UAE confirms oil tanker attack

Explosive-laden dinghy hit Japanese tanker in Strait of Hormuz, state news agency says.

Japanese oil tanker attacked
Investigation revealed traces of homemade explosives on the hull of the M.Star [AFP]

Emirates’ WAM news agency on Friday quoted an unnamed government official as saying the investigation revealed traces of homemade explosives on the hull of the tanker.

WAM said investigators believe a small boat carrying explosives had approached the tanker and that the presence of explosives “indicates the tanker was subjected to a terror attack”.

Seiji Maehara, the Japanese Transport Minister, has instructed his ministry to ask the UAE to check the facts of the investigation, Kyodo news agency reported.

Conflicting reports

There have been conflicting reports about what happened to the M. Star supertanker in the Strait of Hormuz, a transit point for about 40 per cent of tanker-shipped oil worldwide.

A crew member was injured and the vessel sustained a square-shaped dent on the rear side of the hull during the incident.

The Marshall Islands-flagged ship, loaded with 270,000 tons of oil, was heading from the petroleum port of Das Island in the United Arab Emirates to the Japanese port of Chiba outside Tokyo.

In its claim posted on the internet, the al-Qaeda-linked Brigades of Abdullah Azzam carried a photo of the purported bomber pointing to a photograph of a tanker on a laptop.

It said the bomber was a “martyr”, meaning he had died in the attack.

The group also said it had delayed the announcement of the incident until several group members who were involved in the operation “returned safely to base”.

The WAM report said the vessel left the Emirati port of Fujairah on Friday after the damage to the hull was fixed.

The Brigades have in the past claimed responsibility for the August 2005 firing of Katyusha rockets that narrowly missed a US amphibious assault ship docked at Jordan’s Aqaba Red Sea resort, killing a Jordanian soldier.

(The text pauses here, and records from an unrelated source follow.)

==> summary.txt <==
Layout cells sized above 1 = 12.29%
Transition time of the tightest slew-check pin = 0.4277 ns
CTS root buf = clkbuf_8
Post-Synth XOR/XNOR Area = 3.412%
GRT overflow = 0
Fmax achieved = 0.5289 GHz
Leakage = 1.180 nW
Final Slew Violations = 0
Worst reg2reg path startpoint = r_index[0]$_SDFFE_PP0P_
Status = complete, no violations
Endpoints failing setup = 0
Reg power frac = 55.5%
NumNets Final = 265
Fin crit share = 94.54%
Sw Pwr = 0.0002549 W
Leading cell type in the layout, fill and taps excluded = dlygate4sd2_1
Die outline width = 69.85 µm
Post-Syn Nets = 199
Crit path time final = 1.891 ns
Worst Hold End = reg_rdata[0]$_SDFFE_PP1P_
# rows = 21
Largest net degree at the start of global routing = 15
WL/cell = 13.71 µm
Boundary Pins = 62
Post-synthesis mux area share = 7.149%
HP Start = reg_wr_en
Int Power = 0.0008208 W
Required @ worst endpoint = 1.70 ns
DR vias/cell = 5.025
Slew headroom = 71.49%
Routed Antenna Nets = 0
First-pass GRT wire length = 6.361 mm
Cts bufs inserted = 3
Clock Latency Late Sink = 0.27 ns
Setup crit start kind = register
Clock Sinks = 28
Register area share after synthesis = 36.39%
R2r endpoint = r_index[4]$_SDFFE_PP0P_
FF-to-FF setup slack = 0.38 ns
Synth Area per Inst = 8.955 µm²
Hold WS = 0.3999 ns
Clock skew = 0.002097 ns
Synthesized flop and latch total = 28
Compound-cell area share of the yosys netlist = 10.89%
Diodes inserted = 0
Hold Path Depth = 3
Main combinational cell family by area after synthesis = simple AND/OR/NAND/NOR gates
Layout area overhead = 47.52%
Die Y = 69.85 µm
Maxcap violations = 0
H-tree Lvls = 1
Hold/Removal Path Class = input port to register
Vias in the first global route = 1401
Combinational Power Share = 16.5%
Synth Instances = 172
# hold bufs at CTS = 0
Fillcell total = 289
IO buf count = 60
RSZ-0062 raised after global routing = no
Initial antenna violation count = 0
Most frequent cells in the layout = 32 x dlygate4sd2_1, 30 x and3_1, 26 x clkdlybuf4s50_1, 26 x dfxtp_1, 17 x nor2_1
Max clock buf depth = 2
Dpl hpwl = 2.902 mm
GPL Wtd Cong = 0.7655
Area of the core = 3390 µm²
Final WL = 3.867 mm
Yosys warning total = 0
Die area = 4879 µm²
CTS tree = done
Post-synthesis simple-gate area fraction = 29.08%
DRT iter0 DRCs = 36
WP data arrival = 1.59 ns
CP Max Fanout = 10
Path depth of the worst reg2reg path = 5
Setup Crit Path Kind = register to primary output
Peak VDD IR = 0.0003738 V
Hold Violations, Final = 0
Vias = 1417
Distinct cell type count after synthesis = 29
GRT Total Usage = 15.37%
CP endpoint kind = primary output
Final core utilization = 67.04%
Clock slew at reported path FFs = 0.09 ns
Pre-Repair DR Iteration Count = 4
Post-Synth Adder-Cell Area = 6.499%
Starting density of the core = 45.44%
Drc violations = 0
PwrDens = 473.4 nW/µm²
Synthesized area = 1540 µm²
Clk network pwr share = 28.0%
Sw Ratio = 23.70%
==> config.mk <==
export PLATFORM = sky130hd
export DESIGN_NAME = core_run_ctrl
export DESIGN_NICKNAME = d
export VERILOG_FILES = /design/src/rtl/run_ctrl_pkg.sv /design/src/rtl/sat_counter.sv /design/src/rtl/core_run_ctrl.sv
export SDC_FILE = /design/constraint.sdc
export NUM_CORES = 1
export LEC_CHECK = 0
export ABC_AREA = 1
export CAP_MARGIN = 20
export CORE_UTILIZATION = 39
export DETAILED_ROUTE_END_ITERATION = 6
export GPL_ROUTABILITY_DRIVEN = 0
export SETUP_SLACK_MARGIN = 0.1
export SLEW_MARGIN = 30
export SYNTH_ARGS = -nofsm -noshare
export SYNTH_HDL_FRONTEND = slang
export SYNTH_SLANG_ARGS = --single-unit
export TNS_END_PERCENT = 50
==> constraint.sdc <==
create_clock -name clk -period 2.5 [get_ports clk]
set_clock_uncertainty 0.15 [all_clocks]
set_input_delay 0.375 -clock clk [delete_from_list [all_inputs] [get_ports clk]]
set_output_delay 0.375 -clock clk [all_outputs]
set_load 0.02 [all_outputs]
==> src/rtl/run_ctrl_pkg.sv <==
// Shared encodings for the core run/step controller: command opcodes,
// FSM states and stop-reason codes.
package run_ctrl_pkg;

    localparam logic [1:0] OP_RUN_N    = 2'd0;
    localparam logic [1:0] OP_STEP     = 2'd1;
    localparam logic [1:0] OP_RUN_FREE = 2'd2;
    localparam logic [1:0] OP_HALT     = 2'd3;

    localparam logic [1:0] SR_COUNT = 2'd0;
    localparam logic [1:0] SR_HALT  = 2'd1;
    localparam logic [1:0] SR_CORE  = 2'd2;

    typedef enum logic [1:0] {
        ST_IDLE     = 2'd0,
        ST_RUN_N    = 2'd1,
        ST_RUN_FREE = 2'd2,
        ST_DONE     = 2'd3
    } state_t;

endpackage

==> src/rtl/sat_counter.sv <==
// Up-counter that sticks at all-ones instead of wrapping; synchronous
// active-low clear.
module sat_counter #(
    parameter int W = 32
) (
    input  logic         clk,
    input  logic         i_clr_n,
    input  logic         i_inc,
    output logic [W-1:0] o_count
);

    logic [W-1:0] r_count;

    // NOTE: sequential state uses non-blocking assignments so every flop
    // samples pre-edge values regardless of block ordering.
    always_ff @(posedge clk) begin
        if (!i_clr_n) begin
            r_count <= '0;
        end else if (i_inc && (r_count != '1)) begin
            r_count <= r_count + 1'b1;
        end
    end

    assign o_count = r_count;

endmodule

==> src/rtl/core_run_ctrl.sv <==
// Run/step controller: gates the core clock-enable for N cycles, one step
// or free-running, and reports why each run ended.
module core_run_ctrl
    import run_ctrl_pkg::*;
#(
    parameter int CNT_W = 16,
    parameter int TOT_W = 32
) (
    input  logic             clk,
    input  logic             rst_n,
    input  logic             cmd_valid,
    output logic             cmd_ready,
    input  logic [1:0]       cmd_op,
    input  logic [CNT_W-1:0] cmd_count,
    input  logic             core_stop,
    output logic             core_en,
    output logic             busy,
    output logic             done,
    output logic [1:0]       stop_reason,
    output logic             cmd_err,
    output logic [CNT_W-1:0] cycles_left,
    output logic [TOT_W-1:0] cycles_total
);

    state_t           r_state;
    logic             r_core_en;
    logic             r_busy;
    logic             r_done;
    logic [1:0]       r_stop_reason;
    logic             r_cmd_err;
    logic [CNT_W-1:0] r_cycles_left;

    state_t           w_state_nxt;
    logic [1:0]       w_reason_nxt;
    logic             w_err_nxt;
    logic [CNT_W-1:0] w_left_nxt;
    logic             w_accept;
    logic             w_running;
    logic             w_run_nxt;

    assign w_running = (r_state == ST_RUN_N) || (r_state == ST_RUN_FREE);
    assign w_accept  = cmd_valid && cmd_ready;

    // NOTE: every always_comb output gets a default first, so no path can
    // leave a value unassigned and infer a latch.
    always_comb begin
        w_state_nxt  = r_state;
        w_reason_nxt = r_stop_reason;
        w_err_nxt    = 1'b0;
        w_left_nxt   = '0;
        unique case (r_state)
            ST_IDLE: begin
                if (w_accept) begin
                    unique case (cmd_op)
                        OP_RUN_N: begin
                            if (cmd_count == '0) begin
                                w_state_nxt  = ST_DONE;
                                w_reason_nxt = SR_COUNT;
                            end else begin
                                w_state_nxt = ST_RUN_N;
                                w_left_nxt  = cmd_count;
                            end
                        end
                        OP_STEP: begin
                            w_state_nxt = ST_RUN_N;
                            w_left_nxt  = CNT_W'(1);
                        end
                        OP_RUN_FREE: w_state_nxt = ST_RUN_FREE;
                        default:     w_state_nxt = ST_IDLE;
                    endcase
                end
            end
            ST_RUN_N, ST_RUN_FREE: begin
                // Priority: HALT command, then core halt, then count exhausted.
                w_err_nxt = w_accept && (cmd_op != OP_HALT);
                if (w_accept && (cmd_op == OP_HALT)) begin
                    w_state_nxt  = ST_DONE;
                    w_reason_nxt = SR_HALT;
                end else if (core_stop) begin
                    w_state_nxt  = ST_DONE;
                    w_reason_nxt = SR_CORE;
                end else if ((r_state == ST_RUN_N) && (r_cycles_left == CNT_W'(1))) begin
                    w_state_nxt  = ST_DONE;
                    w_reason_nxt = SR_COUNT;
                end else if (r_state == ST_RUN_N) begin
                    w_left_nxt = r_cycles_left - 1'b1;
                end
            end
            default: w_state_nxt = ST_IDLE;
        endcase
    end

    assign w_run_nxt = (w_state_nxt == ST_RUN_N) || (w_state_nxt == ST_RUN_FREE);

    always_ff @(posedge clk) begin
        if (!rst_n) begin
            r_state       <= ST_IDLE;
            r_core_en     <= 1'b0;
            r_busy        <= 1'b0;
            r_done        <= 1'b0;
            r_stop_reason <= SR_COUNT;
            r_cmd_err     <= 1'b0;
            r_cycles_left <= '0;
        end else begin
            r_state       <= w_state_nxt;
            r_core_en     <= w_run_nxt;
            r_busy        <= w_run_nxt;
            r_done        <= (w_state_nxt == ST_DONE);
            r_stop_reason <= w_reason_nxt;
            r_cmd_err     <= w_err_nxt;
            r_cycles_left <= w_left_nxt;
        end
    end

    sat_counter #(
        .W (TOT_W)
    ) u_total (
        .clk     (clk),
        .i_clr_n (rst_n),
        .i_inc   (r_core_en),
        .o_count (cycles_total)
    );

    // DONE holds off new commands for its single cycle.
    assign cmd_ready   = (r_state != ST_DONE);
    assign core_en     = r_core_en;
    assign busy        = r_busy;
    assign done        = r_done;
    assign stop_reason = r_stop_reason;
    assign cmd_err     = r_cmd_err;
    assign cycles_left = r_cycles_left;

    // w_running documents the run states for readers; keep it observable.
    logic w_unused;
    assign w_unused = w_running;

endmodule
File: config.mk
export PLATFORM = sky130hd
export DESIGN_NAME = instr_sequencer
export DESIGN_NICKNAME = d
export VERILOG_FILES = /design/src/rtl/instr_sequencer_pkg.sv /design/src/rtl/instr_sequencer.sv
export SDC_FILE = /design/constraint.sdc
export NUM_CORES = 1
export LEC_CHECK = 0
export BUFFER_PORTS_ARGS = -buffer_cell sky130_fd_sc_hd__buf_2
export CAP_MARGIN = 40
export CORE_MARGIN = 3
export CORE_UTILIZATION = 43
export CTS_BUF_LIST = sky130_fd_sc_hd__clkbuf_16
export DETAILED_ROUTE_END_ITERATION = 10
export GPL_ROUTABILITY_DRIVEN = 0
export PLACE_DENSITY = 0.76
export SYNTH_ARGS = -nofsm -noshare
export SYNTH_HDL_FRONTEND = slang
export SYNTH_SLANG_ARGS = --single-unit
export TNS_END_PERCENT = 20
File: constraint.sdc
create_clock -name clk -period 1.9 [get_ports clk]
set_input_delay 0.38 -clock clk [delete_from_list [all_inputs] [get_ports clk]]
set_output_delay 0.38 -clock clk [all_outputs]
set_load 0.1 [all_outputs]
--- src/rtl/operand_pkg.sv ---
// Shared types and defaults for the switch operand loader.
package operand_pkg;

  localparam int DEFAULT_DATA_W          = 4;
  // 10 ms of stable samples at 50 MHz.
  localparam int DEFAULT_DEBOUNCE_CYCLES = 500000;

  typedef enum logic [1:0] {
    WAIT_X = 2'd0,
    WAIT_Y = 2'd1,
    FULL   = 2'd2
  } load_state_e;

endpackage : operand_pkg

--- src/rtl/key_debouncer.sv ---
// Pushbutton front end: two-flop synchroniser, stability-count debouncer,
// and a one-cycle press pulse on each debounced 1->0 transition.
module key_debouncer
  import operand_pkg::*;
#(
  parameter int DEBOUNCE_CYCLES = DEFAULT_DEBOUNCE_CYCLES
) (
  input  logic clk,
  input  logic reset,
  input  logic key_n,
  output logic level,
  output logic press
);

  localparam int CNT_W = (DEBOUNCE_CYCLES > 1) ? $clog2(DEBOUNCE_CYCLES) : 1;
  localparam logic [CNT_W-1:0] CNT_MAX = CNT_W'(DEBOUNCE_CYCLES - 1);

  logic             sync_meta;
  logic             sync_key;
  logic             level_q;
  logic             level_prev;
  logic [CNT_W-1:0] cnt;
  logic             armed;
  logic [CNT_W-1:0] arm_cnt;

  // Two-flop synchroniser; flops rest at the released level.
  // NOTE: state registers use non-blocking (<=) so every flop samples the
  // pre-edge value of its neighbours; blocking here would collapse the chain.
  always_ff @(posedge clk) begin
    if (reset) begin
      sync_meta <= 1'b1;
      sync_key  <= 1'b1;
    end else begin
      sync_meta <= key_n;
      sync_key  <= sync_meta;
    end
  end

  // Accept a new level only after DEBOUNCE_CYCLES consecutive differing
  // samples; any sample matching the current level restarts the count.
  always_ff @(posedge clk) begin
    if (reset) begin
      level_q <= 1'b1;
      cnt     <= '0;
    end else if (sync_key != level_q) begin
      if (cnt == CNT_MAX) begin
        level_q <= sync_key;
        cnt     <= '0;
      end else begin
        cnt <= cnt + CNT_W'(1);
      end
    end else begin
      cnt <= '0;
    end
  end

  // Press events are suppressed after reset until the key has been seen
  // released for a full debounce window, so a key held through reset must
  // be let go and pressed again before it counts.
  always_ff @(posedge clk) begin
    if (reset) begin
      armed   <= 1'b0;
      arm_cnt <= '0;
    end else if (!armed) begin
      if (sync_key && level_q) begin
        if (arm_cnt == CNT_MAX) begin
          armed   <= 1'b1;
          arm_cnt <= '0;
        end else begin
          arm_cnt <= arm_cnt + CNT_W'(1);
        end
      end else begin
        arm_cnt <= '0;
      end
    end
  end

  // Delayed copy of the debounced level for falling-edge detection.
  always_ff @(posedge clk) begin
    if (reset) level_prev <= 1'b1;
    else       level_prev <= level_q;
  end

  assign level = level_q;
  assign press = armed & level_prev & ~level_q;

endmodule : key_debouncer

--- src/rtl/switch_operand_loader.sv ---
// Loads operand X then Y from the switch nibble on successive debounced
// key presses and holds them for the downstream 2-to-1 mux.
module switch_operand_loader
  import operand_pkg::*;
#(
  parameter int DATA_W          = DEFAULT_DATA_W,
  parameter int DEBOUNCE_CYCLES = DEFAULT_DEBOUNCE_CYCLES
) (
  input  logic              CLOCK_50,
  input  logic              reset,
  input  logic [DATA_W-1:0] sw_data,
  input  logic              load_key_n,
  input  logic              clear,
  output logic [DATA_W-1:0] x_out,
  output logic [DATA_W-1:0] y_out,
  output logic              pair_valid,
  output logic              next_is_y,
  output logic              load_pulse
);

  load_state_e       state_q, state_d;
  logic [DATA_W-1:0] x_q, x_d;
  logic [DATA_W-1:0] y_q, y_d;
  logic              pv_q, pv_d;
  logic              load_pulse_q;
  logic              capture;
  logic              key_level;
  logic              key_press;
  logic              press_evt;

  key_debouncer #(
    .DEBOUNCE_CYCLES(DEBOUNCE_CYCLES)
  ) u_key_debouncer (
    .clk   (CLOCK_50),
    .reset (reset),
    .key_n (load_key_n),
    .level (key_level),
    .press (key_press)
  );

  // A capture only happens while the debounced key is actually down.
  assign press_evt = key_press & ~key_level;

  // Next-state and operand update; clear overrides a coincident press.
  // NOTE: every signal gets a default before any branch so no path leaves
  // it unassigned, which would otherwise infer a latch.
  always_comb begin
    state_d = state_q;
    x_d     = x_q;
    y_d     = y_q;
    pv_d    = pv_q;
    capture = 1'b0;
    if (clear) begin
      state_d = WAIT_X;
      x_d     = '0;
      y_d     = '0;
      pv_d    = 1'b0;
    end else if (press_evt) begin
      capture = 1'b1;
      case (state_q)
        WAIT_X: begin
          x_d     = sw_data;
          state_d = WAIT_Y;
        end
        WAIT_Y: begin
          y_d     = sw_data;
          pv_d    = 1'b1;
          state_d = FULL;
        end
        FULL: begin
          // Start a new pair; Y keeps its old value until reloaded.
          x_d     = sw_data;
          pv_d    = 1'b0;
          state_d = WAIT_Y;
        end
        default: begin
          capture = 1'b0;
          state_d = WAIT_X;
        end
      endcase
    end
  end

  // State, operand registers and the capture strobe.
  always_ff @(posedge CLOCK_50) begin
    if (reset) begin
      state_q      <= WAIT_X;
      x_q          <= '0;
      y_q          <= '0;
      pv_q         <= 1'b0;
      load_pulse_q <= 1'b0;
    end else begin
      state_q      <= state_d;
      x_q          <= x_d;
      y_q          <= y_d;
      pv_q         <= pv_d;
      load_pulse_q <= capture;
    end
  end

  assign x_out      = x_q;
  assign y_out      = y_q;
  assign pair_valid = pv_q;
  assign next_is_y  = (state_q == WAIT_Y);
  assign load_pulse = load_pulse_q;

endmodule : switch_operand_loader

--- config.mk ---
export PLATFORM = sky130hd
export DESIGN_NAME = switch_operand_loader
export DESIGN_NICKNAME = d
export VERILOG_FILES = /design/src/rtl/operand_pkg.sv /design/src/rtl/key_debouncer.sv /design/src/rtl/switch_operand_loader.sv
export SDC_FILE = /design/constraint.sdc
export NUM_CORES = 1
export LEC_CHECK = 0
export CAP_MARGIN = 40
export CORE_UTILIZATION = 45
export CTS_CLUSTER_DIAMETER = 40
export DETAILED_ROUTE_END_ITERATION = 16
export DONT_BUFFER_PORTS = 1
export GPL_ROUTABILITY_DRIVEN = 0
export PLACE_DENSITY = 0.63
export SKIP_CTS_REPAIR_TIMING = 1
export SLEW_MARGIN = 20
export SYNTH_ARGS = -nofsm -noshare
export SYNTH_HDL_FRONTEND = slang
export SYNTH_HIERARCHICAL = 1
export SYNTH_SLANG_ARGS = --single-unit
--- constraint.sdc ---
create_clock -name CLOCK_50 -period 2.5 [get_ports CLOCK_50]
set_clock_uncertainty 0.05 [all_clocks]
set_input_delay 0.5 -clock CLOCK_50 [delete_from_list [all_inputs] [get_ports CLOCK_50]]
set_output_delay 0.5 -clock CLOCK_50 [all_outputs]
set_load 0.005 [all_outputs]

It had also claimed the July and October 2004 bombings at Egypt’s Red Sea resort of Sharm el-Sheik and two other resorts that killed a total of 98 people.

Al-Qaeda has carried out attacks on oil infrastructure on land in nearby Saudi Arabia, as well as a 2002 suicide bombing against a French oil tanker off the coast of Yemen and the 2000 bombing of the USS Cole in the Yemeni port of Aden.